Quality Versus Speed In The Age Of Twitter

4 min read

Last night, I saw my friend and colleague Jen Thomas at the market. We got to talking about Twitter.

“These days, I get most of my news from Twitter,” Jen said. I nodded; in fact, I’d said the same thing to another friend a couple of days earlier. Twitter is what connects me with the stories that interest me–news, features, politics, sports, ephemera–professionally and personally. No medium is more responsive to what’s going on in the world. Yesterday, within minutes of reviewing a press release a client had written, I saw the story tweeted by a local media outlet. Minutes from “here’s a story” to reporting the story–it was literally that fast.

This both excites and troubles me. As a marketer, I’m thrilled to know I can get a message to my audience faster and easier than ever before. I can email my story to all the appropriate media outlets and not have to wait for the evening news or tomorrow’s paper to spread the word. In fact, if I have a big enough Twitter and Facebook following, I need those media outlets far less than I used to. I can take my story directly to my public without relying on newspapers and radio and TV stations to distribute it for me. If the news outlets follow me on Twitter, I may not even have to email them the story.

As a consumer of news, I’m worried. The fact that marketers can distribute their “news” directly, without any critical

Twitter is an excellent source of news. And fake news.

editorial judgment, means we’re more susceptible than ever to spin, exaggeration, and outright misinformation. When “reliable” news outlets tweet press releases within minutes of receiving them, they’re not exercising much editorial judgment, either: there’s no fact checking, no verifying sources, no dissenting or nuanced point of view.

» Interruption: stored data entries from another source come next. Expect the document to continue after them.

===== src/rtl/irq_pending_latch.sv =====
// Eight-line interrupt pending latch: edge or level capture, per-bit masking,
// sticky overrun flags and a registered irq handshake with a guaranteed low gap.
module irq_pending_latch #(
  parameter bit EDGE = 1'b1
) (
  input  logic       clk,
  input  logic       clear,
  input  logic       enable,
  input  logic [7:0] req_in,
  input  logic [7:0] mask,
  input  logic       ack,
  input  logic [2:0] ack_idx,
  output logic [7:0] pending,
  output logic       irq,
  output logic [7:0] overrun
);

  typedef enum logic [1:0] {
    IDLE   = 2'd0,
    ASSERT = 2'd1,
    GAP    = 2'd2
  } state_t;

  state_t     state;
  state_t     state_nxt;
  logic [7:0] praw;
  logic [7:0] req_q;
  logic [7:0] set_vec;
  logic [7:0] clr_vec;

  // A new event and an ack on the same bit leave the bit set, so nothing is lost.
  always_comb begin
    set_vec = 8'd0;
    clr_vec = 8'd0;
    if (enable) begin
      set_vec = EDGE ? (req_in & ~req_q) : req_in;
    end
    if (ack) begin
      clr_vec = 8'd1 << ack_idx;
    end
  end

  always_ff @(posedge clk) begin
    if (clear) begin
      req_q   <= 8'd0;
      praw    <= 8'd0;
      pending <= 8'd0;
      overrun <= 8'd0;
    end else begin
      req_q   <= req_in;
      praw    <= (praw & ~clr_vec) | set_vec;
      pending <= praw & mask;
      overrun <= overrun | (set_vec & praw & ~clr_vec);
    end
  end

  // GAP forces irq low while the acked bit drains out of the pending register.
  always_comb begin
    state_nxt = state;
    case (state)
      IDLE: begin
        if (enable && (|pending)) begin
          state_nxt = ASSERT;
        end
      end
      ASSERT: begin
        if (ack) begin
          state_nxt = GAP;
        end else if (!enable) begin
          state_nxt = IDLE;
        end
      end
      GAP: begin
        state_nxt = IDLE;
      end
      default: begin
        state_nxt = IDLE;
      end
    endcase
  end

  always_ff @(posedge clk) begin
    if (clear) begin
      state <= IDLE;
      irq   <= 1'b0;
    end else begin
      state <= state_nxt;
      irq   <= (state_nxt == ASSERT);
    end
  end

endmodule


===== config.mk =====
export PLATFORM = sky130hd
export DESIGN_NAME = irq_pending_latch
export DESIGN_NICKNAME = d
export VERILOG_FILES = /design/src/rtl/irq_pending_latch.sv
export SDC_FILE = /design/constraint.sdc
export NUM_CORES = 1
export LEC_CHECK = 0
export ABC_AREA = 1
export BUFFER_PORTS_ARGS = -buffer_cell sky130_fd_sc_hd__buf_2
export CORE_MARGIN = 10
export CORE_UTILIZATION = 46
export DETAILED_ROUTE_END_ITERATION = 7
export PLACE_DENSITY = 0.79
export SYNTH_ARGS = -nofsm -noshare
export SYNTH_HDL_FRONTEND = slang
export SYNTH_SLANG_ARGS = --single-unit
export TNS_END_PERCENT = 50

===== constraint.sdc =====
create_clock -name clk -period 1.82 [get_ports clk]
set_clock_uncertainty 0.15 [all_clocks]
set_input_delay 0.091 -clock clk [delete_from_list [all_inputs] [get_ports clk]]
set_output_delay 0.091 -clock clk [all_outputs]
set_load 0.05 [all_outputs]

==> metrics.md, run 1 <==
| Metric | Value |
|---|---|
| DP Area | `1518 sq um` |
| Design area | `1729 sq um` |
| Max cap viols | `0` |
| Area of the multi-input gates | `~470 sq um` |
| Setup-failing EPs final | `0` |
| Buf/Inv on CP | `3` |
| FMAX | `826.3 MHz` |
| Overflow after GRT | `0` |
| Initial DRT Pass Iterations | `4` |
| Async SR Flop Fraction | `0%` |
| Reg2reg end | `irq` |
| Initial DRC count | `48` |
| Layout cell share with drive strength beyond 1 | `between 20% and 30%` |
| CTS HTree Levels | `2` |
| Starting Density | `roughly 48%` |
| Worst path depth | `7` |
| DR WL/cell | `11.06 microns` |
| Number of flops mapped to enable cells by yosys | `0` |
| Die X | `around 73 microns` |
| Die area | `5397 sq um` |
| Worst VDD drop | `about 0.7 mV` |
| Largest net degree at the start of global routing | `35` |
| Yosys warnings | `0` |
| Ports | `40` |
| Fin crit period | `1210 ps` |
| R2r setup slk | `830 ps` |
| Root buffer cell | `clkbuf_4` |
| P per Cell Area | `a little under 800 nW/um^2` |
| DR vias/cell | `4.422` |
| Number of gates resized after cts | `0` |
| Leak Pwr | `roughly 0.00084 uW` |
| Routability Congestion | `0.7195` |
| Final #Nets | `about 250` |
| CTS tree | `done` |
| Max Slew Vio Count | `0` |
| Largest cells by area after synthesis | `dfxtp_1 (53%), nor2_1 (12%), inv_1 (8.3%), nand2_1 (6.9%), a21oi_1 (3.8%)` |
| Endpoint class of the critical path | `flop` |
| Syn_nets | `between 150 and 200` |
| All-layer global routing usage | `11.47%` |
| Vias | `1141` |
| Diodes inserted | `0` |
| Reg-to-Reg Start | `pending[4]` |
| CP most frequent cell | `nor2_1` |
| Area of the core | `2734 sq um` |
| Worst path cell trace | `dlygate4sd3_1 > buf_2 > inv_1 > nor2_1 > nand2_1 > a21oi_1 > nor2_1` |
| Final TNS setup | `0 ps` |
| Antenna violations before repair | `0` |
| Crit path max fanout | `3` |
| Fill cell count | `between 200 and 300` |
| Rows | `19` |
| Crit path to | `praw[0]` |
| Yosys cell types | `19` |
| Register bit total from synthesis | `35` |
| Slowest cell on crit path | `dlygate4sd3_1` |
| CP top delay family | `buffers and inverters` |
| Hold crit path type | `in2reg` |
| RSZ-0062 raised after global routing | `false` |
| Synthesized instance count | `between 150 and 200` |
| WP data arrival | `1260 ps` |
| Worst-Skew Late Latency | `between 300 and 400 ps` |
| Critical Path RT | `1870 ps` |
| Register Area | `about 700 sq um` |
| Final hold violation count | `0` |
| Outcome | `finished, final reports clean` |
| Most frequent cells after synthesis | `nor2_1 (41), dfxtp_1 (35), inv_1 (29), nand2_1 (24), a21oi_1 (10)` |
| Worst reg-to-reg path cell count | `3` |
| Seq/Total Area, Yosys | `53.28%` |
| DRC viols | `0` |
| Syn-to-layout area delta | `31.49%` |
| Mapped cell area | `roughly 1300 sq um` |
| Final Cycle Share | `66.49%` |
| DP HPWL | `2090 microns` |
| Die height | `~73 microns` |
| Critical path start-end classification | `in2reg` |
| Synth top area share | `a little over half` |
| Slew HR | `a little under 60%` |
| Most instantiated library cell after synthesis | `nor2_1` |
| CP startpoint kind | `primary input` |
| Vias in the first global route | `around 1.1k` |
| Clock buffer depth | `2` |
| CTS Buf Count | `5` |
| Top FF cell, synth | `dfxtp_1` |
| Number of sinks driven by the clock tree | `35` |
| First-pass GRT wire length | `4892 microns` |
| Worst-path clk slew | `around 90 ps` |
| Mean Syn Cell Area | `around 7.7 sq um` |
| Least-Margin Pin Slew | `604.9 ps` |
| Worst stage delay on the critical path | `roughly 530 ps` |
| Routed WL | `approximately 2900 microns` |
| Dominant cell type by area after synthesis | `dfxtp_1` |
| Critical Path Source | `ack` |
| Antenna viol nets, final | `0` |
| I/O Buffers | `39` |
## cells by family (layout without fill, tap and decap cells)
kind of cell / Yosys count / count (layout) / synth area share [%]
buffers and inverters: 34 / 91 / 10.66
flip-flops: 35 / 35 / 53.28
AND/OR/NAND/NOR: 84 / 84 / 28.55
AO/OA/AOI/OAI: 17 / 17 / 7.517
## through the flow
step | power, uW | utilization, % | instances | hold WS (ps) | setup WS, ps
floorplan | 946.6 | - | 170 | 47.97 | 668.8
global placement | 995.1 | 55.51 | 235 | 158.4 | 713.7
global route | 1446 | 63.25 | 258 | 27.64 | 540.9
CTS | 1387 | 63.25 | 258 | 7.064 | 606.2
detailed placement | 999.6 | 55.51 | 235 | 160.8 | 664.2
finish | 1370 | 63.25 | 258 | 15.41 | 609.8
## state kept, by name, indices dropped and copies added, names as in the netlist
register,cells
praw,8
overrun,8
state,2
pending,8
req_q,8
irq,1
## where the power goes
part | leakage [uW] | switching (uW) | total [uW] | internal [uW]
sequential | 0.000287 | 16.8 | 815 | 798
clock | 0.0000242 | 224 | 361 | 137
combinational | 0.000532 | 115 | 194 | 78.6
total | 0.000842 | 356 | 1370 | 1010
## routing by layer
layer	track usage (%)	part of all wire [%]	wire length, microns
met1	13.05	43	1227
met2	17.14	45	1291
met3	6.057	9.5	272
met4	5.590	2.2	63
met5	0	0	0
## repair_timing
item / CTS / global route
endpoints found under the hold margin: 33 / 0
hold buffers: 17 / 0
setup buffers: 0 / 0
endpoints found under the setup margin: 0 / 0
## cell usage in the layout (no fill, tap or decap), types with 5 or more instances in the layout
cell type / n
nor2_1: 41
buf_2: 39
dfxtp_1: 35
inv_1: 29
nand2_1: 24
dlygate4sd3_1: 17
a21oi_1: 10
nand3_1: 6
clkbuf_4: 5
## final cells by class
type	instances	area share, %
clock buffers	6	2.388
inverters	29	6.295
multi-input cells	101	27.42
flip-flops and latches	35	40.52
well taps	31	2.243
repair buffers	56	21.13
## worst register-to-register path: stages (launching register included)
cell and delay (ps):
dfxtp_1 320, nor3_1 170, nor2b_1 190, nor2_1 60
## how the worst min path moves through the flow
stage                    start    endpoint  slack, ps  depth (start not counted)
floorplan            req_in[0]    req_q[0]         50                          2
global placement     req_in[0]    req_q[0]        160                          3
detailed placement     mask[7]  pending[7]        160                          3
CTS                     enable     praw[3]          7                          3
global route            enable     praw[5]         30                          3
finish              ack_idx[1]     praw[0]         20                          5
(Power assumes the default switching activity.)
==> run 2: changes to the inputs <==
==> constraint.sdc (replaced) <==
create_clock -name clk -period 1.3 [get_ports clk]
set_clock_uncertainty 0.15 [all_clocks]
set_input_delay 0.065 -clock clk [delete_from_list [all_inputs] [get_ports clk]]
set_output_delay 0.065 -clock clk [all_outputs]
set_load 0.05 [all_outputs]
==> run 2 against run 1 <==
Cell area grew 11%. Largest cell class unchanged. Clock power rose by 84%. Die area stayed put. Sequential power grew 40%. Utilization rose by 7.0 points. Non-clock buffer count is 14 higher. Final cell count increased by 6.2%. Critical path depth decreased by 2. Register-to-register slack worse by 770 ps. First-iteration DRC count up 38%. The flow now finishes with violations (hold timing). Routed wire length rose by 16%.
==> metrics.md, run 2 (synthesis gave the netlist of run 1 again) <==
| Metric | Value |
|---|---|
| DR WL/cell | `12.05 microns (+8.9%)` |
| Critical path start-end classification | `in2reg` |
| Reg-to-Reg Start | `praw[6]` |
| Layout cell share with drive strength beyond 1 | `24.69% (+0.90 points)` |
| Least-Margin Pin Slew | `281.0 ps (-323.9 ps)` |
| FMAX | `a little under 800 MHz` |
| Final core occ | `70.25% (+7.0 points)` |
| Register Area | `704.4 sq um (+0.54%)` |
| Endpoint class of the critical path | `flop` |
| Number of sinks driven by the clock tree | `35 (unchanged)` |
| DR vias/cell | `4.679 (+5.8%)` |
| Vias in the first global route | `1279 (+13%)` |
| All-layer global routing usage | `12.66% (+1.2 points)` |
| Setup-failing EPs final | `0 (unchanged)` |
| Crit path max fanout | `1 (-2)` |
| CTS tree | `done` |
| Hold Path End | `pending[5]` |
| Most frequent cells in the layout | `nor2_1 (41), buf_2 (39), dfxtp_1 (32)` |
| Final #Nets | `265 (+5.6%)` |
| Rows | `19 (unchanged)` |
| Starting Density | `48.10% (unchanged)` |
| Final TNS setup | `0 ps (unchanged)` |
| Fill cell count | `210 (-19%)` |
| Hold Crit Depth | `2 (-3)` |
| DRC viols | `0 (unchanged)` |
| Ports | `40 (unchanged)` |
| Worst VDD drop | `1.046 mV (+46%)` |
| Die X | `73.47 microns (unchanged)` |
| Initial DRT Pass Iterations | `4 (unchanged)` |
| DP HPWL | `2201 microns (+5.3%)` |
| CP startpoint kind | `primary input` |
| Vias | `1282 (+12%)` |
| Root buffer cell | `clkbuf_4` |
| I/O Buffers | `39 (unchanged)` |
| Area of the core | `2734 sq um (unchanged)` |
| Reg2reg end | `pending[6]` |
| Slew HR | `81.27% (+22 points)` |
| Max Slew Vio Count | `0 (unchanged)` |
| First-pass GRT wire length | `5492 microns (+12%)` |
| Hold crit path type | `in2reg` |
| Worst-path clk slew | `100 ps (about the same)` |
| Commonest non-fill, non-tap cell in the layout | `nor2_1` |
| Die area | `5397 sq um (unchanged)` |
| Initial DRC count | `66 (+38%)` |
| WP data arrival | `1350 ps (+90 ps)` |
| CTS HTree Levels | `2 (unchanged)` |
| Diodes inserted | `0 (unchanged)` |
| Die height | `73.47 microns (unchanged)` |
| Outcome | `finished with violations` |
| Antenna viol nets, final | `0 (unchanged)` |
| Post-CTS setup buffer count | `0 (unchanged)` |
| Final hold violation count | `1 (+1)` |
| Antenna violations before repair | `0 (unchanged)` |
| WHS | `-70.11 ps (-85.52 ps)` |
| Failing checks | `hold timing` |
| R2r setup slk | `60 ps (-770 ps)` |
| Fin crit period | `1273 ps` |
| Max cap viols | `0 (unchanged)` |
| Hold Crit Start | `clear` |
| P per Cell Area | `1103 nW/um^2 (+39%)` |
| Syn-to-layout area delta | `46.05%` |
| Worst-Skew Late Latency | `330 ps (about the same)` |
| Worst reg-to-reg path cell count | `3 (unchanged)` |
| Leak Pwr | `0.0009869 uW (+17%)` |
| Routability Congestion | `0.7152 (-0.60%)` |
| Final Cycle Share | `a little over nine tenths` |
| Critical Path RT | `1380 ps (-490 ps)` |
| RSZ-0062 raised after global routing | `false` |
| CTS Buf Count | `5 (unchanged)` |
| Overflow after GRT | `0 (unchanged)` |
| Area of the multi-input gates | `474.2 sq um (unchanged)` |
| Routed WL | `3302 microns (+16%)` |
| Clock buffer depth | `2 (unchanged)` |
| Largest net degree at the start of global routing | `18 (-49%)` |
[run 2: cell count changes in the layout (fill, tap and decap cells not counted), sizes merged]
cell | before | now
buf | 39 | 40
dlymetal6s4s | 0 | 4
dlygate4sd3 | 17 | 26
clkbuf | 6 | 8
[run 2: worst max path at each step]
stage               startpoint          to  slack [ps]  cells past startpoint
floorplan           pending[4]         irq         150                      3
global placement    pending[0]         irq         350                      4
detailed placement  pending[0]    state[0]         330                      4
CTS                    mask[3]  pending[3]          20                      5
global route           mask[6]  pending[6]          10                      5
finish                 mask[6]  pending[6]          30                      5
[run 2: repair_timing]
item                                    4_1_cts  5_1_grt
endpoints found under the hold margin        33        1
endpoints found under the setup margin        0        6
hold buffers                                 31        1
gates resized for setup                       0        7
[run 2: stage by stage]
stage / setup WS (ps) / area [sq um] / total power [uW] / std cells
global placement: 345.1 / 1538 / 1401 / 236
finish: 26.72 / 1921 / 2119 / 274
CTS: 19.15 / 1917 / 2130 / 275
global route: 14.58 / 1921 / 2216 / 274
floorplan: 148.8 / 1315 / 1325 / 170
detailed placement: 330.1 / 1538 / 1407 / 236
[run 2: power by group]
part / total (uW) / internal [uW] / leakage [uW] / switching (uW)
Clock: 663 / 318 / 0.0000386 / 345
Combinational: 312 / 140 / 0.000661 / 172
Sequential: 1140 / 1120 / 0.000288 / 25.0
Total: 2120 / 1580 / 0.000987 / 542
[run 2: cell type report]
| type | count | share of cell area [%] |
|---|---|---|
| multi-input combinational | 101 | 24.69 |
| tap | 31 | 2.020 |
| inverter | 29 | 5.668 |
| timing repair buffer | 70 | 27.36 |
| sequential | 35 | 36.68 |
| clock buffer | 8 | 3.583 |
[run 2: critical path, cell delays in order]
cell and delay (ps):
dlygate4sd3_1 530, buf_2 120, nand2_1 50, nor2_1 30, dlygate4sd3_1 550
[run 2: layer usage]
| layer | GRT usage, % | part of all wire, % |
|---|---|---|
| met5 | 0 | 0 |
| met4 | 6.211 | 1.9 |
| met3 | 3.634 | 7.8 |
| met2 | 21.78 | 48 |
| met1 | 13.80 | 42 |
==> run 3: changes to the inputs <==
--- a/config.mk
+++ b/config.mk
@@ -8,9 +8,9 @@
 export ABC_AREA = 1
 export BUFFER_PORTS_ARGS = -buffer_cell sky130_fd_sc_hd__buf_2
 export CORE_MARGIN = 10
-export CORE_UTILIZATION = 46
+export CORE_UTILIZATION = 49
 export DETAILED_ROUTE_END_ITERATION = 7
-export PLACE_DENSITY = 0.79
+export PLACE_DENSITY = 0.83
 export SYNTH_ARGS = -nofsm -noshare
 export SYNTH_HDL_FRONTEND = slang
 export SYNTH_SLANG_ARGS = --single-unit
==> run 3 against run 2 <==
The flow now finishes without violations. Die area decreased by 4.5%. Final cell count decreased by 2.9%. First-iteration DRC count increased by 33%. Combinational power decreased by 4%. Critical path depth increased by 1. Largest cell class unchanged. Sequential power about the same. Critical endpoint is now overrun[7]. Register-to-register slack improved by 180 ps.
==> metrics.md, run 3 (synthesis gave the netlist of run 1 again) <==
| Metric | Value |
|---|---|
| DR vias/cell | `4.541 (-2.9%)` |
| Worst VDD drop | `0.7951 mV (-24%)` |
| Rows | `18 (-1)` |
| First-pass GRT wire length | `5623 microns (+2.4%)` |
| Sequential power share | `58.5% (+4.5 points)` |
| RSZ-0062 raised after global routing | `false` |
| Slew HR | `76.06% (-5.2 points)` |
| Leak Pwr | `0.0009572 uW (-3.0%)` |
| Logic pwr share | `15.4% (+0.7 points)` |
| Layout cell share with drive strength beyond 1 | `24.58% (-0.12 points)` |
| Number of sinks driven by the clock tree | `35 (unchanged)` |
| Antenna viol nets, final | `0 (unchanged)` |
| Internal power | `1439 uW (-8.7%)` |
| Vias in the first global route | `1285 (+0.47%)` |
| Routability Congestion | `0.7590 (+6.1%)` |
| Area of the core | `2522 sq um (-7.7%)` |
| Ports | `40 (unchanged)` |
| Cell count after placement | `235 (-0.42%)` |
| Initial DRT Pass Iterations | `4 (unchanged)` |
| Initial DRC count | `88 (+33%)` |
| Worst path cell trace | `dlygate4sd3_1 > clkbuf_4 > nand2_1 > nor2_1 > nand3_1 > a21oi_1` |
| Setup-failing EPs final | `0 (unchanged)` |
| Switching share of power | `26.27% (+0.68 points)` |
| Die height | `71.81 microns (-2.3%)` |
| Fin crit period | `1194 ps (-78.86 ps)` |
| CP top delay family | `buffers and inverters` |
| Pre-CTS WS | `274.4 ps (-55.72 ps)` |
| Critical path start-end classification | `in2reg` |
| Starting Density | `52.13% (+4.0 points)` |
| P per Cell Area | `1064 nW/um^2 (-3.5%)` |
| Max cap viols | `0 (unchanged)` |
| Antenna violations before repair | `0 (unchanged)` |
| Clk pwr share | `26.1% (-5.2 points)` |
| DRC viols | `0 (unchanged)` |
| Routed WL | `3325 microns (+0.70%)` |
| Root buffer cell | `clkbuf_4` |
| Worst-path clk slew | `90 ps (about the same)` |
| Syn-to-layout area delta | `39.49%` |
| Final #Nets | `260 (-1.9%)` |
| Sw Pwr | `513.0 uW (-5.4%)` |
| CP startpoint kind | `primary input` |
| Critical Path RT | `1400 ps (+20 ps)` |
| WP data arrival | `1300 ps (-50 ps)` |
| Die area | `5156 sq um (-4.5%)` |
| Most frequent cells in the layout | `nor2_1 (41), buf_2 (38), dfxtp_1 (32)` |
| Endpoint class of the critical path | `flop` |
| CTS tree | `done` |
| Post-CTS setup buffer count | `0 (unchanged)` |
| Slowest cell on crit path | `dlygate4sd3_1` |
| Vias | `1208 (-5.8%)` |
| Final TNS setup | `0 ps (unchanged)` |
| Final Cycle Share | `91.88% (-6.1 points)` |
| Crit path max fanout | `12 (+11)` |
| Clock buffer depth | `2 (unchanged)` |
| Commonest non-fill, non-tap cell in the layout | `nor2_1` |
| DR WL/cell | `12.50 microns (+3.7%)` |
| Max Slew Vio Count | `0 (unchanged)` |
| Least-Margin Pin Slew | `358.0 ps (+76.96 ps)` |
| DP HPWL | `2187 microns (-0.62%)` |
| CTS HTree Levels | `2 (unchanged)` |
| Worst-Skew Late Latency | `330 ps (about the same)` |
| Worst setup margin | `105.6 ps (+78.86 ps)` |
| Buf/Inv on CP | `2 (-1)` |
| Outcome | `finished, final reports clean` |
| Hold crit path type | `in2reg` |
| Final hold violation count | `0 (-1)` |
| All-layer global routing usage | `13.47% (+0.81 points)` |
| Diodes inserted | `0 (unchanged)` |
| Post-Layout Cell Count | `266 (-2.9%)` |
| Die X | `71.81 microns (-2.3%)` |
| Total power | `1952 uW (-7.9%)` |
| I/O Buffers | `39 (unchanged)` |
| Design area | `1834 sq um (-4.5%)` |
| CTS Buf Count | `5 (unchanged)` |
| DP Area | `1524 sq um (-0.89%)` |
| Overflow after GRT | `0 (unchanged)` |
| FMAX | `837.2 MHz (+6.6%)` |
| Worst stage delay on the critical path | `540 ps (about the same)` |
| Largest net degree at the start of global routing | `19 (+1)` |
[run 3: cell types whose count changed in the layout (fill, tap and decap cells not counted)]
cell,change
buf_12,-1
buf_2,-1
buf_4,+1
clkbuf_4,+1
clkbuf_8,-2
dlygate4sd3_1,-6
dlymetal6s4s_1,+1
[run 3: timing repair]
| action | in CTS | in global routing |
|---|---|---|
| endpoints found under the hold margin | 33 | 1 |
| hold buffers | 25 | 1 |
| setup endpoints to repair | 0 | 7 |
| resized for setup | 0 | 9 |
[run 3: layout make-up]
class,instances,area (sq um)
multi-input cells,101,474.2
inverters,29,108.9
flip-flops and latches,35,704.4
fillers,194,688.2
repair buffers,65,467.9
well taps,30,37.54
clock buffers,6,41.29
[run 3: layer usage]
| layer | wire length [microns] | part of all wire [%] | global-route usage (%) |
|---|---|---|---|
| met1 | 1396 | 42 | 13.96 |
| met4 | 56 | 1.7 | 6.667 |
| met3 | 207 | 6.2 | 5.923 |
| met2 | 1665 | 50 | 22.65 |
| met5 | 0 | 0 | 0 |
[run 3: per-stage QoR]
stage	utilization [%]	hold slack (ps)
2_1_floorplan	-	21.97
3_3_place_gp	60.42	133.5
3_5_place_dp	60.42	138.1
4_1_cts	71.97	0.1464
5_1_grt	72.72	29.45
6_report	72.72	23.59
[run 3: worst reg2reg max path: cells and delay by family (launching register included)]
| family | cells | cell delay, ps |
|---|---|---|
| AND/OR/NAND/NOR | 3 | 500 |
| flip-flops | 1 | 320 |
[run 3: final timing paths]
path | from | endpoint | slack (ps) | cells past startpoint
worst max-delay path | enable | overrun[7] | 110 | 6
worst min-delay path | ack_idx[2] | praw[0] | 20 | 5
worst max register to register | pending[4] | state[0] | 240 | 3
worst min register to register | state[1] | state[1] | 280 | 1
[run 3: power groups by stage]
| stage | clock network [uW] | logic [uW] | registers, uW |
|---|---|---|---|
| 2_1_floorplan | 0 | 114 | 1210 |
| 3_3_place_gp | 0 | 232 | 1160 |
| 3_5_place_dp | 0 | 236 | 1170 |
| 4_1_cts | 521 | 290 | 1140 |
| 5_1_grt | 564 | 335 | 1150 |
| 6_report | 509 | 301 | 1140 |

And journalism is far from the only discipline in which professionalism is suffering in the Internet Age. As cameras capable of taking high-quality photos have become cheaper and simpler, it’s easier for any old schlub to take pretty-good pictures. I could call myself a professional photographer, in that I have been paid to take pictures for clients–a fact of which I am not proud. Trust me: in one way, I am absolutely no threat to any of the amazing photographers I’ve had the pleasure of working with for the past 30 years. In another way, I’m their worst nightmare: an amateur with a camera whose pictures are good enough for the Internet.

We can say the same about video and audio production–and, closer to home, writing. Video on the Internet doesn’t have to be great–just good enough. MP3s don’t sound great, anyway. As for writing, fast takes precedence over good. I see writers I’ve declined to interview for jobs because their writing wasn’t good enough tweeting away for other organizations. The quality of the writing matters far less than the need to just get something into the world.

Because in the world of Twitter, your writing is here and gone. The Twitter feed never stops. Last hour’s tweets are already buried so far down in the feed that few people will ever see them. Tweeting four times sloppily is, in some ways, more effective than tweeting once carefully. Today in the news and PR businesses, if you have to make a choice between fast and good, fast wins.

But what if you tweeted four times carefully? What if you produced excellent content–and adapted your communication style to the pace of social media?

Because in reality, I don’t get my news from Twitter. Twitter is only the connector. Twitter connects me with stories from NPR.org and NYTimes.com and my favorite bloggers. Which means that, in the end, good content still wins.

Finally, an anecdote: back when the North American Free Trade Agreement (NAFTA) was signed, I had an idea for what I thought was a funny comedy bit. It was a news report on American news reporting jobs going to Mexico. The premise was that local news organizations were finding it cheaper to hire Mexican newscasters; after all, it didn’t matter where the talking heads sat. You just fed them the stories and saved all sorts of money on the production. I thought it was funny.

Today, it’s funny because it’s true.